Emergency officials in southern California said on Friday they were looking for five people missing and feared dead or trapped by deadly mudslides and have expanded the search area.
At least 17 people have died and officials warned that finding more survivors in the thick brown mud was becoming unlikely.
The new figure of five missing compared with the 43 people listed last night as unaccounted for by the Santa Barbara Sheriff’s Office, according to a spokesman for the office, who declined to elaborate on the reason for the sharply lower number.
Officials say estimates of missing people can fluctuate dramatically in the days after a natural disaster as people call in reports of missing loved ones, some of whom may not have been in the area when the disaster struck.
“Realistically we suspect we are going to have the discovery of more people killed in this incident,” Santa Barbara County Sheriff Bill Brown said at a Thursday news briefing, adding that he was hoping to find “miracle” survivors.
County officials ordered residents in most of the southeastern corner of Montecito, an unincorporated community east of the city of Santa Barbara, to leave their homes for what they said was likely to be one or two weeks to aid the search and recovery efforts.
“We need people out, because they’re really hampering our efforts for not only the rescue, but for the cleanup,” said Santa Barbara County Fire Department spokeswoman Amber Anderson said on Friday.
California Department of Corrections and Rehabilitation prisoners exit a shower tent used by rescue workers after a mudslide in Santa Barbara, California, US January 11, 2018. Photo: Reuters/Kyle Grillot
The cause of death for all 17 victims will be listed as multiple traumatic injuries resulting from flash floods with mudslides, the Santa Barbara Sheriff’s office said Thursday.

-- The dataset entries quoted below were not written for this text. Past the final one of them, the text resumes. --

This is an optimization exercise on Yosys and OpenROAD, whose aim is small area, not a production implementation. Only simulation tests tie the RTL to the original design; equivalence was not proved. The flow treats the clock pin as an ideal source, which a real chip does not have. Power is estimated from default activity; no workload was simulated.

==> v27 <==
Design matrixCalcTop, start of the top module:
module matrixCalcTop (
  input  logic       clk,
  input  logic       resetn,
  input  logic       go,
  input  logic [2:0] dataIn,
  input  logic [1:0] opIn,
  input  logic [1:0] rowSel,
  output logic [9:0] led,
  output logic [6:0] hex0,
  output logic [6:0] hex1,
  output logic [6:0] hex2,
  output logic [6:0] hex3,
  output logic [6:0] hex4,
  output logic [6:0] hex5
);
  logic        shift;
  logic        loadOp;
  logic        compute;
  logic [4:0]  slotLed;
  logic [53:0] chain;
  logic [1:0]  op;
  logic [26:0] matA;
  logic [26:0] matB;
  logic [1:0]  opHeld;
  logic        valid;
  entrySequencer sequencer (
    .clk     (clk),
    .resetn  (resetn),
    .go      (go),
    .shift   (shift),
    .loadOp  (loadOp),
    .compute (compute),
    .led     (slotLed)
  );
  operandStore store (
    .clk    (clk),
    .dataIn (dataIn),
    .opIn   (opIn),
    .shift  (shift),
    .loadOp (loadOp),
    .chain  (chain),
    .op     (op)
  );
  matrixAlu alu (
    .clk     (clk),
    .resetn  (resetn),
    .chain   (chain),
    .op      (op),
    .compute (compute),
    .matA    (matA),
    .matB    (matB),
    .opHeld  (opHeld),
    .valid   (valid)
  );
  resultDisplay display (
    .matA   (matA),
    .matB   (matB),
    .op     (opHeld),
    .valid  (valid),
    .rowSel (rowSel),
    .hex0   (hex0),
    .hex1   (hex1),
    .hex2   (hex2),
    .hex3   (hex3),
    .hex4   (hex4),
    .hex5   (hex5)
  );
  assign led = {5'd0, slotLed};
endmodule
clock: 20.0 ns
lec_check: 0
cap_margin: 20
core_margin: 2
core_utilization: 40
slew_margin: 20
standard.sh (not shown) runs the stock make flow with config.mk's settings and CLKGATE_MAP_FILE= SYNTH_SCRIPT=/design/flow/synth_recipe.tcl, a recipe that flattens the netlist after the stock synthesis.
==> flow/flow/run.sh <==
#!/bin/bash
# Own layout flow: the standard ORFS flow, with
#  - synthesis: the standard script, but without the fa/ha adder-cell extraction and
#    with a deeper area-oriented ABC script (flow/abc_area_deep.script)
#  - port buffers of the smallest buffer cell
#  - a clock tree of small buffers and no dummy loads
# Each tool's output goes to a log file in this folder (make.log, def.log) and
# ORFS's own per-step logs under orfs/logs/.
set -euo pipefail
HERE=$(pwd)
FL=$HERE/flow

# synthesis script: the standard flow's, with abc given our script
{
  head -n 1 synth_recipe.tcl
  cat <<TCL
proc abc {args} {
  set i [lsearch -exact \$args -script]
  if { \$i >= 0 } { lset args [expr {\$i + 1}] $FL/abc_area_deep.script }
  yosys abc {*}\$args
}
TCL
  tail -n +2 synth_recipe.tcl
} > my_synth.tcl

# the make line of standard.sh, with our settings
MAKELINE=$(grep '^make ' standard.sh)
MAKELINE=${MAKELINE% \"\$\{@:-finish\}\"}
MAKELINE=$(echo "$MAKELINE" | sed "s#SYNTH_SCRIPT=[^ ]*#SYNTH_SCRIPT=$HERE/my_synth.tcl#")
CTS="-sink_clustering_enable -repair_clock_nets -dont_use_dummy_load -buf_list sky130_fd_sc_hd__clkbuf_4 -sink_clustering_size 30 -sink_clustering_max_diameter 100"
eval "$MAKELINE" ADDER_MAP_FILE= \
  "BUFFER_PORTS_ARGS=\"-buffer_cell sky130_fd_sc_hd__buf_1\"" \
  "CTS_ARGS=\"$CTS\"" \
  finish > make.log 2>&1

# final DEF, as standard.sh writes it
ODB=$(grep -o '[^ ]*6_final.odb' standard.sh | head -1)
: # left out here: write the final layout as DEF
==> flow/flow/abc_area_deep.script <==
strash
&get -n
&deepsyn -T 30
&put
dch -f
map -a
topo
==> v1 (differences from v27) <==
==> flow/flow/abc_area_deep.script (replaced) <==
strash
&get -n
&deepsyn -T 30
&put
dch -f
amap -A 1000
topo
==> v10 (differences from v27) <==
==> flow/run.sh (new file) <==
#!/bin/bash
# synth_recipe.tcl (not shown) runs the flow's synth.tcl, then flattens the netlist and writes it again
# the make line also repeats each setting of config.mk as NAME=value (left out here)
make -C /OpenROAD-flow-scripts/flow DESIGN_CONFIG=/design/flow/config.mk WORK_HOME=/design/flow/orfs CLKGATE_MAP_FILE= SYNTH_SCRIPT=/design/flow/synth_recipe.tcl finish
- CTS_BUF_LIST: unset -> sky130_fd_sc_hd__clkbuf_4
- CTS_CLUSTER_DIAMETER: unset -> 100
- CTS_CLUSTER_SIZE: unset -> 30
removed: flow/flow/run.sh
removed: flow/flow/abc_area_deep.script
removed: flow/standard.sh
==> notes <==
- Against v27, the clock skew of v10 is lower by 0.013 ns.
- In v1 the cell area is lower than in v27, by 5.3%.
- Cell count: v27 > v1 > v10.
- In v1 the clock power is smaller than in v10, by 38%.
- The highest power belongs to v10, the lowest to v1.
- Fmax, highest first: v1, v27, v10.
- Of v1 and v10, v1 has the higher non-clock buffer count (gap 6).
- In sequential power, v27 and v1 hardly differ.
- Between v10 and v27, the lower via count is in v10 (gap 13%, measured against v27).
- Between v1 and v10, the lower combinational power is in v1 (gap about 44%, measured against v10).
- Global-route usage: v27 > v1 > v10.

==> trial 2: inputs <==
Another version of the RTL of matrixCalcTop (not shown whole).
## matrixCalcTop
module matrixCalcTop (
  input  logic       clk,
  input  logic       resetn,
  input  logic       go,
  input  logic [2:0] dataIn,
  input  logic [1:0] opIn,
  input  logic [1:0] rowSel,
  output logic [9:0] led,
  output logic [6:0] hex0,
  output logic [6:0] hex1,
  output logic [6:0] hex2,
  output logic [6:0] hex3,
  output logic [6:0] hex4,
  output logic [6:0] hex5
);
==> module entrySequencer, before the edit <==
module entrySequencer (
  input  logic       clk,
  input  logic       resetn,
  input  logic       go,
  output logic       shift,
  output logic       loadOp,
  output logic       compute,
  output logic [4:0] led
);
  localparam logic [2:0] stLoad     = 3'd0;
  localparam logic [2:0] stLoadNext = 3'd1;
  localparam logic [2:0] stLoadWait = 3'd2;
  localparam logic [2:0] stOp       = 3'd4;
  localparam logic [2:0] stOpWait   = 3'd5;
  localparam logic [2:0] stCompute  = 3'd6;
  logic [2:0] state;
  logic [2:0] nextState;
  logic [4:0] ledCnt;
  logic       inLoad;
  logic       lastSlot;
  assign inLoad = (state == stLoad) || (state == stLoadNext);
  assign lastSlot = ledCnt[4] & ledCnt[0];
  always_comb begin
    nextState = state;
    case (state)
      stLoad, stLoadNext: nextState = go ? stLoadWait : stLoad;
      stLoadWait: if (!go) nextState = lastSlot ? stOp : stLoadNext;
      stOp:       if (go) nextState = stOpWait;
      stOpWait:   if (!go) nextState = stCompute;
      stCompute:  nextState = stLoadNext;
      default:    nextState = stLoad;
    endcase
  end
  always_ff @(posedge clk) begin
    if (!resetn) begin
      state <= stLoad;
      ledCnt <= '0;
    end else begin
      state <= nextState;
      if (state == stLoadNext) begin
        ledCnt <= lastSlot ? 5'd0 : ledCnt + 5'd1;
      end
    end
  end
  assign shift = inLoad & go;
  assign loadOp = (state == stOp);
  assign compute = (state == stCompute);
  assign led = ledCnt;
endmodule
==> module operandStore, before the edit <==
module operandStore (
  input  logic        clk,
  input  logic [2:0]  dataIn,
  input  logic [1:0]  opIn,
  input  logic        shift,
  input  logic        loadOp,
  output logic [53:0] chain,
  output logic [1:0]  op
);
  always_ff @(posedge clk) begin
    if (shift) begin
      chain <= {chain[50:0], dataIn};
    end
  end
  always_ff @(posedge clk) begin
    if (loadOp) begin
      op <= opIn;
    end
  end
endmodule
==> module matrixCalcTop, before the edit <==
module matrixCalcTop (
  input  logic       clk,
  input  logic       resetn,
  input  logic       go,
  input  logic [2:0] dataIn,
  input  logic [1:0] opIn,
  input  logic [1:0] rowSel,
  output logic [9:0] led,
  output logic [6:0] hex0,
  output logic [6:0] hex1,
  output logic [6:0] hex2,
  output logic [6:0] hex3,
  output logic [6:0] hex4,
  output logic [6:0] hex5
);
  logic        shift;
  logic        loadOp;
  logic        compute;
  logic [4:0]  slotLed;
  logic [53:0] chain;
  logic [1:0]  op;
  logic [26:0] matA;
  logic [26:0] matB;
  logic [1:0]  opHeld;
  logic        valid;
  entrySequencer sequencer (
    .clk     (clk),
    .resetn  (resetn),
    .go      (go),
    .shift   (shift),
    .loadOp  (loadOp),
    .compute (compute),
    .led     (slotLed)
  );
  operandStore store (
    .clk    (clk),
    .dataIn (dataIn),
    .opIn   (opIn),
    .shift  (shift),
    .loadOp (loadOp),
    .chain  (chain),
    .op     (op)
  );
  matrixAlu alu (
    .clk     (clk),
    .resetn  (resetn),
    .chain   (chain),
    .op      (op),
    .compute (compute),
    .matA    (matA),
    .matB    (matB),
    .opHeld  (opHeld),
    .valid   (valid)
  );
  resultDisplay display (
    .matA   (matA),
    .matB   (matB),
    .op     (opHeld),
    .valid  (valid),
    .rowSel (rowSel),
    .hex0   (hex0),
    .hex1   (hex1),
    .hex2   (hex2),
    .hex3   (hex3),
    .hex4   (hex4),
    .hex5   (hex5)
  );
  assign led = {5'd0, slotLed};
endmodule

The dead ranged in age from 3 to 89.
Rescue workers in helicopters and high-wheeled military vehicles, some with search dogs, were deployed in the hunt for the missing.
The Federal Emergency Management Agency granted a request on Thursday by Governor Jerry Brown for expanded financial aid that was first allocated for the Thomas Fire, the governor’s office said.
Residents of the mudslide-hit area were assessing their damaged homes, with some grateful that their properties survived.
“We have a yard to redo and hopefully our insurance will help out with that, but the people across from me, newer homes, gone,” said Garrett Speirs, a 54-year-old artist who has been living in Montecito for 20 years.
“Everybody down below gone, two girls gone,” Speirs said. “Two sixth graders in the school our kids went to.”